Ese fervor y esa pasión son vitales para entender la relevancia y la grandeza de una trayectoria titánica, la de este hombre conocido como Alfredo Rosso (Buenos Aires, 1954). Personalidad Destacada de la cultura en la ciudad de Buenos Aires en 2023, ganador de un premio Konex en 1997, uno de los altares del periodismo de rock en América Latina. Todo gracias al tío Tito, que trabajaba en EMI Odeón a finales de los años 50 y que llevaba muchos elepés a la casa de la familia Rosso.

Tal vez esa estatua que aún le debemos podría no haberse cimentado si el pequeño Alfredo no hubiese estado en las calles de su barrio –Villa Crespo– jugando al fútbol esa tarde en la que un amiguito canturreaba: “Tengo que conseguir mucha madera”. Ante su requisitoria de quién era el autor de esa letra y su posterior desconocimiento del grupo en cuestión, uno de los vecinitos lo pondrá en autos. Es decir, lo pondrá en alerta.

–¿Cómo que no conocés a Los Gatos? ¿En qué mundo vivís? –Palabras más, palabras menos, estas son las preguntas que su amigo le prodigó. 

El sencillo “La balsa”, el big bang del rock argentino, lo fue también para un adolescente que no tarda en incursionar en disquerías de barrio como céntricas –en el Centro Cultural del Disco, que quedaba a la vuelta de su escuela de secundaria, el Carlos Pellegrini, adquiere el tan mentado sencillo de Los Gatos–, sino también refuerza en esas salidas los cimientos de un nuevo continente: la lectura de revistas de rock importadas (compradas en la Librería Rodríguez). Sin embargo, todo comienza con las nacionales: Pinap, a la que siguen Pelo y la mítica Mordisco. La marmita se abastece y va delineando un futuro ligado al universo musical.

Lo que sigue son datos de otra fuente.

## src/idwa_pkg.sv

```systemverilog
// Package for the inverse distance weight accumulator core.
// Holds widths, saturation bounds and shared types; no dependencies.
`timescale 1ns / 1ps
package idwa_pkg;
    localparam int GRID_POINTS = 16384;
    localparam int IDX_W = 14;
    localparam int SUM_W = 56;
    localparam int D2_W = 36;
    localparam int RAD_W = 52;
    localparam int ROOT_W = 26;
    localparam int W_W = 33;
    localparam int NUM_W = 41;
    localparam int PROD_W = 66;
    localparam logic signed [SUM_W:0] SUM_MAX = 57'sd36028797018963967;
    localparam logic signed [SUM_W:0] SUM_MIN = -57'sd36028797018963968;

    typedef struct packed {
        logic start;
        logic [D2_W-1:0] d2;
    } wcalc_req_t;

    typedef struct packed {
        logic done;
        logic [W_W-1:0] weight;
    } wcalc_rsp_t;

    function automatic logic signed [SUM_W-1:0] sat_add(
        input logic signed [SUM_W-1:0] a,
        input logic signed [SUM_W-1:0] b,
        input logic signed [SUM_W:0] lo);
        logic signed [SUM_W:0] s;
        s = {a[SUM_W-1], a} + {b[SUM_W-1], b};
        if (s > SUM_MAX) return SUM_MAX[SUM_W-1:0];
        if (s < lo) return lo[SUM_W-1:0];
        return s[SUM_W-1:0];
    endfunction
endpackage

```

## src/idwa_wcalc.sv

```systemverilog
// Weight unit: bit-serial square root then bit-serial restoring division.
// Depends on idwa_pkg. Produces floor(2^40 / floor(sqrt(d2 * 2^16))).
`timescale 1ns / 1ps
module idwa_wcalc
(
    input  logic                clk,
    input  logic                rst_n,
    input  idwa_pkg::wcalc_req_t req,
    output idwa_pkg::wcalc_rsp_t rsp
);
    typedef enum logic [2:0] {
        W_IDLE = 3'b001,
        W_SQRT = 3'b010,
        W_DIV  = 3'b100
    } wstate_t;

    wstate_t state_reg;
    logic [5:0] cnt_reg;
    logic [idwa_pkg::RAD_W-1:0] rad_reg;
    logic [idwa_pkg::ROOT_W+1:0] rem_reg;
    logic [idwa_pkg::ROOT_W-1:0] root_reg;
    logic [idwa_pkg::NUM_W-1:0] quo_reg;
    logic [idwa_pkg::ROOT_W:0] drem_reg;
    logic done_reg;

    logic [idwa_pkg::ROOT_W+1:0] trial;
    logic [idwa_pkg::ROOT_W+1:0] rem_sh;
    logic [idwa_pkg::ROOT_W+1:0] dtrial;

    always_comb
    begin
        rem_sh = {rem_reg[idwa_pkg::ROOT_W-1:0], rad_reg[idwa_pkg::RAD_W-1 -: 2]};
        trial = {root_reg, 2'b01};
        dtrial = {drem_reg, quo_reg[idwa_pkg::NUM_W-1]} - {2'b00, root_reg};
    end

    always_ff @(posedge clk or negedge rst_n)
    begin
        if (!rst_n)
        begin
            state_reg <= W_IDLE;
            cnt_reg <= '0;
            done_reg <= 1'b0;
        end
        else
        begin
            done_reg <= 1'b0;
            case (state_reg)
                W_IDLE:
                begin
                    if (req.start)
                    begin
                        state_reg <= W_SQRT;
                        cnt_reg <= 6'(idwa_pkg::ROOT_W - 1);
                    end
                end
                W_SQRT:
                begin
                    if (cnt_reg == '0)
                    begin
                        state_reg <= W_DIV;
                        cnt_reg <= 6'(idwa_pkg::NUM_W - 1);
                    end
                    else
                        cnt_reg <= cnt_reg - 6'd1;
                end
                W_DIV:
                begin
                    if (cnt_reg == '0)
                    begin
                        state_reg <= W_IDLE;
                        done_reg <= 1'b1;
                    end
                    else
                        cnt_reg <= cnt_reg - 6'd1;
                end
                default: state_reg <= W_IDLE;
            endcase
        end
    end

    always_ff @(posedge clk)
    begin
        case (state_reg)
            W_IDLE:
            begin
                rad_reg <= {req.d2, 16'd0};
                rem_reg <= '0;
                root_reg <= '0;
                quo_reg <= {1'b1, 40'd0};
                drem_reg <= '0;
            end
            W_SQRT:
            begin
                rad_reg <= {rad_reg[idwa_pkg::RAD_W-3:0], 2'b00};
                if (rem_sh >= trial)
                begin
                    rem_reg <= rem_sh - trial;
                    root_reg <= {root_reg[idwa_pkg::ROOT_W-2:0], 1'b1};
                end
                else
                begin
                    rem_reg <= rem_sh;
                    root_reg <= {root_reg[idwa_pkg::ROOT_W-2:0], 1'b0};
                end
            end
            W_DIV:
            begin
                // restoring step: shift in one numerator bit, try subtract
                if (!dtrial[idwa_pkg::ROOT_W+1])
                begin
                    drem_reg <= dtrial[idwa_pkg::ROOT_W:0];
                    quo_reg <= {quo_reg[idwa_pkg::NUM_W-2:0], 1'b1};
                end
                else
                begin
                    drem_reg <= {drem_reg[idwa_pkg::ROOT_W-1:0], quo_reg[idwa_pkg::NUM_W-1]};
                    quo_reg <= {quo_reg[idwa_pkg::NUM_W-2:0], 1'b0};
                end
            end
            default: ;
        endcase
    end

    assign rsp.done = done_reg;
    assign rsp.weight = quo_reg[idwa_pkg::W_W-1:0];
endmodule

```

## config.mk

```make
export PLATFORM = sky130hd
export DESIGN_NAME = idwa_wcalc
export DESIGN_NICKNAME = d
export VERILOG_FILES = /design/src/idwa_pkg.sv /design/src/idwa_wcalc.sv
export SDC_FILE = /design/constraint.sdc
export NUM_CORES = 1
export LEC_CHECK = 0
export BUFFER_PORTS_ARGS = -buffer_cell sky130_fd_sc_hd__clkbuf_2
export CORE_ASPECT_RATIO = 0.6
export CORE_MARGIN = 4
export CORE_UTILIZATION = 45
export CTS_BUF_LIST = sky130_fd_sc_hd__clkbuf_8
export DETAILED_ROUTE_END_ITERATION = 7
export PLACE_DENSITY = 0.71
export SETUP_SLACK_MARGIN = 0.1
export SYNTH_ARGS = -nofsm -noshare
export SYNTH_HDL_FRONTEND = slang
export SYNTH_SLANG_ARGS = --single-unit
export TNS_END_PERCENT = 5
```

## constraint.sdc

```tcl
create_clock -name clk -period 5.95 [get_ports clk]
set_input_delay 0.595 -clock clk [delete_from_list [all_inputs] [get_ports clk]]
set_output_delay 0.595 -clock clk [all_outputs]
set_load 0.01 [all_outputs]
```

# Word-level counts from Yosys, hierarchy flattened
# Cells that the tools add are included.
# Widths: inputs -> output; s select.
# totals
regBits	182
output_inout_bits	34
wordCells	44
# op_classes
add_sub_neg	3
magnitude_cmp	1
n_eq_ne	7
n_mux	19
reduce_logical	6
# op_table
operator	count
$pmux 26 s2	2
$pmux 52 s2	1
$pmux 41 s2	1
$pmux 27 s2	1
$ge 28x28->1	1
$sub 28x26->28	1
$mux 27	1
$mux 26	1
$sub 26x26->26	1
$mux 6	3
$pmux 6 s3	1
$mux 3	3
$pmux 3 s3	1
$ne 2x2->1 const B	4
$logic_not 6->1	1
$reduce_and 3->1	2
$sub 6x1->6 const B	1
$mux 1	4
$reduce_bool 2->1	2
$eq 3x1->1 const B	1
$eq 3x2->1 const B	1
$eq 3x3->1 const B	1
$reduce_bool 3->1	1

# Logic depth before layout (Yosys ltp)
# logic_depth
ltp_word	3
mapped_depth	13
mapped_depth_nobuf	12

# Least setup slack after synthesis
# OpenSTA, ideal clock, no wires.
# synth_path
path_type	register -> register
startpoint	register state_reg[0]
endpoint	register rad_reg[16] (netlist bit), enable pin
arrival_ps	4542
required_time_ps	5415
slack_ps	873
path_stages_with_launch	4
n_path_buf	1
period_less_slack_ps	5077
cell_sequence	dfstp_2 clkbuf_1 xnor2_1 nor2_1
# synth_via
elab_chain_cells	2
# synth_rtl
element	line	rtl
from (decl)	idwa_wcalc.sv:17	wstate_t state_reg;
from (signal assigned)	idwa_wcalc.sv:41	state_reg <= W_IDLE;
from (signal assigned)	idwa_wcalc.sv:53	state_reg <= W_SQRT;
from (signal assigned)	idwa_wcalc.sv:61	state_reg <= W_DIV;
$eq 3x2->1 or $eq 3x1->1 (tied branches)	idwa_wcalc.sv:84	case (state_reg)
$reduce_bool 2->1 (no source line) (*)	--	
to (signal assigned)	idwa_wcalc.sv:87	rad_reg <= {req.d2, 16'd0};
to (signal assigned)	idwa_wcalc.sv:95	rad_reg <= {rad_reg[idwa_pkg::RAD_W-3:0], 2'b00};
to (decl)	idwa_wcalc.sv:19	logic [idwa_pkg::RAD_W-1:0] rad_reg;
# Every way passes the cells marked *; elsewhere a longest branch is shown, timed or not.
# A chain may end at the register's enable or synchronous reset.

# Worst setup path after layout
# layout_path
startpoint	register root_reg[6] (netlist bit)
endpoint	register drem_reg[0] (netlist bit), data pin
# layout_via
elab_chain_cells	3
# layout_rtl
element	line	rtl
from (decl)	idwa_wcalc.sv:21	logic [idwa_pkg::ROOT_W-1:0] root_reg;
from (signal assigned)	idwa_wcalc.sv:99	root_reg <= {root_reg[idwa_pkg::ROOT_W-2:0], 1'b1};
from (signal assigned)	idwa_wcalc.sv:104	root_reg <= {root_reg[idwa_pkg::ROOT_W-2:0], 1'b0};
$sub 28x26->28	idwa_wcalc.sv:34	dtrial = {drem_reg, quo_reg[idwa_pkg::NUM_W-1]} - {2'b00, root_reg};
$mux 27	idwa_wcalc.sv:110	if (!dtrial[idwa_pkg::ROOT_W+1])
$pmux 27 s2	idwa_wcalc.sv:84	
to (signal assigned)	idwa_wcalc.sv:112	drem_reg <= dtrial[idwa_pkg::ROOT_W:0];
to (signal assigned)	idwa_wcalc.sv:117	drem_reg <= {drem_reg[idwa_pkg::ROOT_W-1:0], quo_reg[idwa_pkg::NUM_W-1]};
to (decl)	idwa_wcalc.sv:23	logic [idwa_pkg::ROOT_W:0] drem_reg;
# No other way between the ends.

==> impl_metrics.tcl <==
set metrics [dict create \
    diodes 0 \
    reg2reg_to "drem_reg[0]" \
    insertion_delay_ns 0.47 \
    drive_gt1_frac 0.125 \
    grt_pass1_wl_um 36000 \
    io_pins 73 \
    synth_commonest_cells "edfxtp_1, nand2_1, nor2_1" \
    rsz0062_at_grt "no" \
    yosysTopAreaCell "edfxtp_1" \
    netlist_instances 1001 \
    areaGrowthSynthToFinish_pct 7.64 \
    synth_edf_count 156 \
    cts_sinks 166 \
    grt_usage 0.180 \
    portBuffers 72 \
    crit_chain "inv_1, ha_1, o21ai_0, o21bai_1, o211ai_2, a311oi_1, and3_4, or3_1, a21oi_1, a311oi_2" \
    die_height_um 124 \
    synth.avg_cell_area_um2 10.1 \
    placementRows 42 \
    cp.required_ns 6.24 \
    multi_input_area_mm2 0.00459 \
    globalplace.congestion 0.890 \
    clk_path_buf_depth 2 \
    timing_hold_violations_final 0 \
    slew_violations 0 \
    setup_violations 0 \
    worstSetupPathDepth 10 \
    synth.top_cell.area_share 0.465 \
    core_area_mm2 0.0220 \
    ys_ff_latch 166 \
    synthTopCellsByArea "edfxtp_1, ha_1, nand2_1, a21oi_1, nor2_1" \
    start_util 0.458 \
    max_stage_delay_ns 0.93 \
    first_global_vias 6849 \
    post_cts_buffers 0 \
    critical_path_class "register to register" \
    endpoint "drem_reg[0]" \
    grt_max_degree 89 \
    crit_family "compound AO/OA/AOI/OAI gates" \
    cap_violations 0 \
    cts_buffers 17 \
    r2r_cells 10 \
    cts_tree "done" \
    drc 0 \
    antenna_found_initial 0 \
    largest_reg_flops 41 \
    outcome "completed" \
    syn_area_mm2 0.0101 \
    gr-total-overflow 0 \
    drt_pass1_iterations 5 \
    min_period_ns 4.05 \
    drtIter0Drc 754 \
    crit_buf_inv 1 \
    wire_per_inst_um 16.7 \
    grt_use_met2 0.235 \
    cp_max_fo 28 \
    globalRouteMet3Util 0.0474 \
    synthFlopType "edfxtp_1" \
    synth.most_common_cell "edfxtp_1" \
    startpoint "root_reg[6]" \
    die_x_um 201 \
    synth-seq-area-share 0.490 \
    clockRootBuffer "clkbuf_8" \
    die-area_mm2 0.0249 \
    reg2reg_slack_ns 1.90 \
    slowest_stage "or3_1" \
    nets 1120 \
    layout.area.seq_mm2 0.00494 \
    cts_max_level 4 \
    tightest_slew_ns 1.22 \
    cts.clk_slew.worst_paths_ns 0.09 \
    ant_nets 0 \
    grt_busiest_layer "met1" \
    synth_nets 1097 \
    crit_path_start_kind "register" \
    synthArstFlopShare 0.0602 \
    skew_ns 0.0125 \
    worst_r2r_startpoint "root_reg[6]" \
    hold_class "primary input to register" \
    fin_tns_setup_ns 0 \
    fin_crit_sh 0.680 \
    vias_per_cell 5.54 \
    yosysUniqueCellTypes 70 \
    hpwl_um 15100 \
    cp.arrival_ns 4.33 \
    holdPathStages 3 \
    yosysWarnings 0 \
    maxClockFrequency_mhz 247 \
    max-slew-margin-rel 0.185 \
    crit_path_end_kind "register" \
    grtUsageMet1 0.288 \
    dr_total_vias 7325 \
    fillers 2004 \
    wirelength_um 22000 \
]
[what timing repair did]
item                                   4_1_cts  5_1_grt
hold buffers                                 1        0
endpoints found under the hold margin        9        0
gates resized for setup                      0        0
[worst min path at each step]
stage / end / startpoint
2_1_floorplan: cnt_reg[0] / rst_n
3_3_place_gp: cnt_reg[5] / rst_n
3_5_place_dp: cnt_reg[4] / rst_n
4_1_cts: state_reg[1] / req[36]
5_1_grt: rad_reg[17] / req[1]
6_report: state_reg[1] / req[36]
[cell families after synthesis]
group,count (synthesis),synth area share
AOI/OAI and AO/OA,232,0.153
and+or+nand+nor,363,0.167
buffers and inverters,116,0.0579
DFF,166,0.490
xor gates and xnor gates,43,0.0373
adders and majority gates,57,0.0715
muxes,24,0.0239
[per-layer routing]
metal / wire length (um) / vias to the layer above
li1: - / 3619
met1: 11500 / 3450
met2: 8530 / 237
met3: 1820 / 19
met4: 229 / 0
met5: 0 / -
[worst min-delay path, delay by kind of cell]
kind,cells,cell delay [ns]
AOI/OAI and AO/OA,1,0.06
buffers and inverters,1,0.09
and+or+nand+nor,1,0.07
[cells in the final DEF, fill, tap and decap left out, types with 3 or more instances in the layout]
cell type	synthesis	final
inv_1	40	42
o31ai_1	5	5
a21o_1	24	24
buf_4	35	7
a311oi_2	5	5
xnor2_1	35	35
nor2_1	93	91
bufinv_16	0	3
o21a_1	7	7
nand4_1	6	6
a31oi_1	6	6
o21bai_1	4	4
mux2i_1	23	23
and3_1	6	6
and2_1	45	45
a211oi_1	12	12
nor3_1	12	12
ha_1	56	56
a211o_1	5	5
a21oi_1	73	73
a41oi_1	3	3
or3_1	6	6
o211ai_1	10	10
a311oi_1	3	3
nand3_1	27	27
o21ai_0	42	42
clkbuf_2	2	72
nand3b_1	5	5
edfxtp_1	156	156
o31a_1	3	3
o21ai_1	7	7
xor2_1	8	8
dfrtp_1	9	9
o41ai_1	3	3
nand2_1	135	134
nor2b_1	7	7
clkinvlp_4	0	4
clkbuf_8	0	17
nand2b_1	8	8
[final cells by class]
| cell class | count | area share |
|---|---|---|
| clock buffers | 17 | 0.0216 |
| clock inverters | 14 | 0.0149 |
| inverters | 40 | 0.0138 |
| multi-input cells | 719 | 0.423 |
| flip-flops and latches | 166 | 0.455 |
| well taps | 286 | 0.0330 |
| repair buffers | 80 | 0.0390 |
[stage by stage]
step	cell area, um2	setup WS [ns]	util	hold WS [ns]	instances
2_1_floorplan	10100	0.873	-	0.299	1001
4_1_cts	10900	1.95	0.493	0.341	1322
3_5_place_dp	10400	1.97	0.475	0.480	1290
6_report	10900	1.90	0.493	0.379	1322
5_1_grt	10900	1.66	0.493	0.362	1322
3_3_place_gp	10400	2.15	0.475	0.477	1290
Power is left out: the tool's default activity adds up to more than one toggle a clock period on the data nets, which glitch-free logic cannot reach.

Algo está claro: “Toda esa información hizo ebullición en mi cabeza. De repente entendí que no iba a ser contador o abogado. En ese punto, mis viejos me dejaron elegir con libertad. Todavía no sabía lo que quería, pero tenía la sensación de que adhería a esa juventud que tocaba rock”, subraya Rosso una tarde invernal mientras contempla a su gatita Molly, que está descansando cerca de una estufa eléctrica. Esa jornada la mascota con veinte años estaba luchando contra una infección renal que con los días terminará llevándosela de este mundo (QEPD).

Su segunda epifanía –Rosso es fanático de James Joyce, el escritor irlandés que desarrolló un agudo fanatismo por estas pequeñas revelaciones; el sello interZona acaba de publicar una serie de cuarenta epifanías que lo han sobrevivido– nos lleva a una mañana de junio de 1970. En el Luna Park suben al escenario Almendra, Manal y Los Gatos (con Pappo a la guitarra, esa noche Ciro Fogliatta estrenó un órgano Hammond). Platea, casi vacía. En la tribuna, a pleno.

La tercera epifanía involucra a un texto que hizo circular en Argentina la editorial Brújula a fines de los 60 y que en 1971 estremece al adolescente Rosso, y que termina de maniobrar la dirección de su deseo: la escritura ligada a la música. Hablamos de El libro hippie, la reunión de más de cien ensayos, cuentos, poemas, declaraciones, dibujos, editoriales, columnas y notas de la prensa “subterránea” (SIC, en la contratapa) hippie. Tamaño terremoto compilado por el periodista y escritor Jerry Hopkins detona la cabeza del futuro integrante de la revista Expreso Imaginario.

En tanto, los senderos no se bifurcan. Un viaje a Inglaterra luego de finalizar la escuela secundaria deparará no solo el avistamiento del santo grial para alguien que asiste al estreno en un cine argentino de la película sobre el festival de Woodstock –ver en imágenes en movimiento a los popes del rock es muy distinto a leer sobre ellos en una Melody Maker–, sino que provoca que se tire a la pileta: se acerca a la redacción de la revista Mordisco en plan de ofrecer sus servicios como corresponsal.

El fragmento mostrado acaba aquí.